🤖 AI Summary
This work addresses the challenge of modality gap in heterogeneous stereo matching between event cameras and frame-based cameras, where domain-specific cues are often marginalized. To overcome this limitation, the authors propose a bidirectional cross-modal prompting framework that aligns multimodal representations within a unified canonical space. By introducing a bidirectional domain projection mechanism, the method maps features from each modality into the other’s domain, thereby enabling comprehensive fusion of semantic and structural information from both event streams and intensity frames. The resulting end-to-end model effectively preserves and leverages modality-specific discriminative cues, achieving state-of-the-art performance across multiple benchmarks.

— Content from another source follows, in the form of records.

--- src/sv/tlik_pkg.sv ---
// ----------------------------------------------------------------------------
// tlik_pkg: shared types and constants
// Fixed-point widths, angle constants and the CORDIC arctangent table for
// the two-link planar inverse kinematics pipeline.
// ----------------------------------------------------------------------------
package tlik_pkg;

	localparam int COORD_W  = 16;   // x_pos, y_pos, link lengths
	localparam int R2_W     = 32;   // x^2 + y^2
	localparam int COS_W    = 18;   // law-of-cosines argument, Q.16 in [-1, 1]
	localparam int CORDIC_W = 28;   // CORDIC x/y datapath
	localparam int ANG_W    = 20;   // CORDIC angle accumulator, Q.16 radians
	localparam int SH_W     = 17;
	localparam int EL_W     = 15;

	localparam int ATAN_LEN = 24;

	localparam logic signed [ANG_W-1:0] PI_Q16      = 20'sd205887;
	localparam logic signed [ANG_W-1:0] HALF_PI_Q16 = 20'sd102943;
	localparam logic signed [COS_W-1:0] ONE_Q16     = 18'sd65536;
	localparam logic        [EL_W-1:0]  ELBOW_MAX   = 15'd25736;
	localparam logic signed [SH_W-1:0]  SHOULDER_MIN = -17'sd65535 - 17'sd1;
	localparam logic signed [SH_W-1:0]  SHOULDER_MAX = 17'sd65535;

	// atan(2^-i) in Q.16, rounded to nearest.
	function automatic logic signed [ANG_W-1:0] atan_q16(input int i);
		logic signed [ANG_W-1:0] a;
		unique case (i)
			0: a = 20'sd51472;
			1: a = 20'sd30385;
			2: a = 20'sd16055;
			3: a = 20'sd8150;
			4: a = 20'sd4091;
			5: a = 20'sd2047;
			6: a = 20'sd1024;
			7: a = 20'sd512;
			8: a = 20'sd256;
			9: a = 20'sd128;
			10: a = 20'sd64;
			11: a = 20'sd32;
			12: a = 20'sd16;
			13: a = 20'sd8;
			14: a = 20'sd4;
			15: a = 20'sd2;
			16: a = 20'sd1;
			default: a = '0;
		endcase
		return a;
	endfunction

endpackage

--- src/sv/tlik_cordic.sv ---
// ----------------------------------------------------------------------------
// tlik_cordic: pipelined vectoring CORDIC
// Returns the angle of (x, y) in Q.16 radians. A quarter-turn prerotation
// brings the left half plane into range, then one micro-rotation per stage.
// ----------------------------------------------------------------------------
module tlik_cordic #(
	parameter int N = 16
) (
	input  logic                                 clk,
	input  logic                                 arst_n,
	input  logic                                 en,
	input  logic                                 valid_i,
	input  logic signed [tlik_pkg::CORDIC_W-1:0] x_i,
	input  logic signed [tlik_pkg::CORDIC_W-1:0] y_i,
	output logic                                 valid_o,
	output logic signed [tlik_pkg::ANG_W-1:0]    z_o
);

	localparam int W  = tlik_pkg::CORDIC_W;
	localparam int AW = tlik_pkg::ANG_W;

	logic                 v_s [0:N];
	logic signed [W-1:0]  x_s [0:N];
	logic signed [W-1:0]  y_s [0:N];
	logic signed [AW-1:0] z_s [0:N];

	always_ff @(posedge clk or negedge arst_n) begin
		if (!arst_n) begin
			v_s[0] <= 1'b0;
		end else if (en) begin
			v_s[0] <= valid_i;
		end
	end

	always_ff @(posedge clk) begin
		if (en) begin
			priority if (x_i >= 0) begin
				x_s[0] <= x_i;
				y_s[0] <= y_i;
				z_s[0] <= '0;
			end else if (y_i >= 0) begin
				x_s[0] <= y_i;
				y_s[0] <= -x_i;
				z_s[0] <= tlik_pkg::HALF_PI_Q16;
			end else begin
				x_s[0] <= -y_i;
				y_s[0] <= x_i;
				z_s[0] <= -tlik_pkg::HALF_PI_Q16;
			end
		end
	end

	for (genvar i = 0; i < N; i++) begin : g_step
		logic signed [W-1:0] xs;
		logic signed [W-1:0] ys;

		always_comb begin
			xs = x_s[i] >>> i;
			ys = y_s[i] >>> i;
		end

		always_ff @(posedge clk or negedge arst_n) begin
			if (!arst_n) begin
				v_s[i+1] <= 1'b0;
			end else if (en) begin
				v_s[i+1] <= v_s[i];
			end
		end

		// Rotate toward the x axis; the sign of y picks the direction.
		always_ff @(posedge clk) begin
			if (en) begin
				if (y_s[i] >= 0) begin
					x_s[i+1] <= x_s[i] + ys;
					y_s[i+1] <= y_s[i] - xs;
					z_s[i+1] <= z_s[i] + tlik_pkg::atan_q16(i);
				end else begin
					x_s[i+1] <= x_s[i] - ys;
					y_s[i+1] <= y_s[i] + xs;
					z_s[i+1] <= z_s[i] - tlik_pkg::atan_q16(i);
				end
			end
		end
	end

	assign valid_o = v_s[N];
	assign z_o     = z_s[N];

endmodule

--- config.mk ---
export PLATFORM = sky130hd
export DESIGN_NAME = tlik_cordic
export DESIGN_NICKNAME = d
export VERILOG_FILES = /design/src/sv/tlik_pkg.sv /design/src/sv/tlik_cordic.sv
export SDC_FILE = /design/constraint.sdc
export NUM_CORES = 2
export LEC_CHECK = 0
export BUFFER_PORTS_ARGS = -buffer_cell sky130_fd_sc_hd__buf_2
export CORE_MARGIN = 3
export CORE_UTILIZATION = 34
export DETAILED_ROUTE_END_ITERATION = 7
export GPL_TIMING_DRIVEN = 1
export PLACE_DENSITY_LB_ADDON = 0.3
export REMOVE_ABC_BUFFERS = 1
export SYNTH_ARGS = -nofsm -noshare
export SYNTH_HDL_FRONTEND = slang
export SYNTH_SLANG_ARGS = --single-unit
--- constraint.sdc ---
create_clock -name clk -period 6.5 [get_ports clk]
set_clock_uncertainty 0.1 [all_clocks]
set_input_delay 1.3 -clock clk [delete_from_list [all_inputs] [get_ports clk]]
set_output_delay 1.3 -clock clk [all_outputs]
set_load 0.01 [all_outputs]
# After elaboration in Yosys (flattened, before gate mapping)

Memory sizes are Yosys's and may differ from the RTL's.
Index checks and enable logic that the tools add are counted.

Flip-flop bits (word level): 17
Bits in writable memories: 1292
Input bits: 60
Output and inout port bits: 21
Logic and storage cells: 350
Memories kept: 3

Add/subtract/negate cells: 97
Magnitude comparators: 18
Multiplexer cells: 161
Bitwise operators: 54

Memory list:

| name | depth | width | read ports | clocked after memory_dff | wr ports | line              | RTL |
|---|---|---|---|---|---|---|---|
| x_s  | 17    | 28    | 16         | 0                        | 17       | tlik_cordic.sv:23 | `logic signed [W-1:0] x_s [0:N];` |
| y_s  | 17    | 28    | 16         | 0                        | 17       | tlik_cordic.sv:24 | `logic signed [W-1:0] y_s [0:N];` |
| z_s  | 17    | 20    | 17         | 0                        | 17       | tlik_cordic.sv:25 | `logic signed [AW-1:0] z_s [0:N];` |

Operator list:

| operator                                                               | number |
|---|---|
| 28-bit two-way mux                                                     | 36 |
| 28-bit by 1-bit >= comparator with 1-bit output, second input constant | 18 |
| 20-bit two-way mux                                                     | 18 |
| 1-bit two-way mux                                                      | 107 |
| 28-bit by 13-bit adder with 28-bit output                              | 2 |
| 28-bit by 14-bit adder with 28-bit output                              | 2 |
| 28-bit by 15-bit adder with 28-bit output                              | 2 |
| 28-bit by 16-bit adder with 28-bit output                              | 2 |
| 28-bit by 17-bit adder with 28-bit output                              | 2 |
| 28-bit by 18-bit adder with 28-bit output                              | 2 |
| 28-bit by 19-bit adder with 28-bit output                              | 2 |
| 28-bit by 20-bit adder with 28-bit output                              | 2 |
| 28-bit by 21-bit adder with 28-bit output                              | 2 |
| 28-bit by 22-bit adder with 28-bit output                              | 2 |
| 28-bit by 23-bit adder with 28-bit output                              | 2 |
| 28-bit by 24-bit adder with 28-bit output                              | 2 |
| 28-bit by 25-bit adder with 28-bit output                              | 2 |
| 28-bit by 26-bit adder with 28-bit output                              | 2 |
| 28-bit by 27-bit adder with 28-bit output                              | 2 |
| 28-bit negation                                                        | 2 |
| 28-bit by 13-bit subtractor with 28-bit output                         | 2 |
| 28-bit by 14-bit subtractor with 28-bit output                         | 2 |
| 28-bit by 15-bit subtractor with 28-bit output                         | 2 |
| 28-bit by 16-bit subtractor with 28-bit output                         | 2 |
| 44 further kinds                                                       | 111 |

# Logic depth before layout (Yosys ltp)

Word-level depth: 7
Depth in mapped cells: 21
Depth with buffers taken out: 20

# Worst setup path before layout

No wires, ideal clock.

Path type: input port to flip-flop
From: in en
To: mem y_s[6][26] (netlist bit) (data pin)
Setup time: 278 ps
Arrival: 5922 ps
Data required time: 6122 ps
Slack: 201 ps
Stages: 18
Path buffers: 5
Path through: clkbuf_1 -> and2_1 -> clkbuf_1 -> inv_1 -> clkbuf_1 -> clkbuf_1 -> buf_1 -> o21ai_0 -> fa_1 -> a21oi_1 -> o21ai_0 -> a2111oi_0 -> o31ai_1 -> and4_1 -> o311ai_0 -> a21oi_1 -> o41ai_1 -> o311ai_0

RTL lines:

| item               | line              | RTL |
|---|---|---|
| start: declaration | tlik_cordic.sv:11 | `input logic en,` |
| end: declaration   | tlik_cordic.sv:24 |  |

Notably, it demonstrates significant improvements in matching accuracy and cross-scene generalization compared to existing approaches.
📝 Abstract
Conventional frame-based cameras capture rich contextual information but suffer from limited temporal resolution and motion blur in dynamic scenes. Event cameras offer an alternative visual representation with higher dynamic range free from such limitations. The complementary characteristics of the two modalities make event-frame asymmetric stereo promising for reliable 3D perception under fast motion and challenging illumination. However, the modality gap often leads to marginalization of domain-specific cues essential for cross-modal stereo matching. In this paper, we introduce Bi-CMPStereo, a novel bidirectional cross-modal prompting framework that fully exploits semantic and structural features from both domains for robust matching. Our approach learns finely aligned stereo representations within a target canonical space and integrates complementary representations by projecting each modality into both event and frame domains. Extensive experiments demonstrate that our approach significantly outperforms state-of-the-art methods in accuracy and generalization.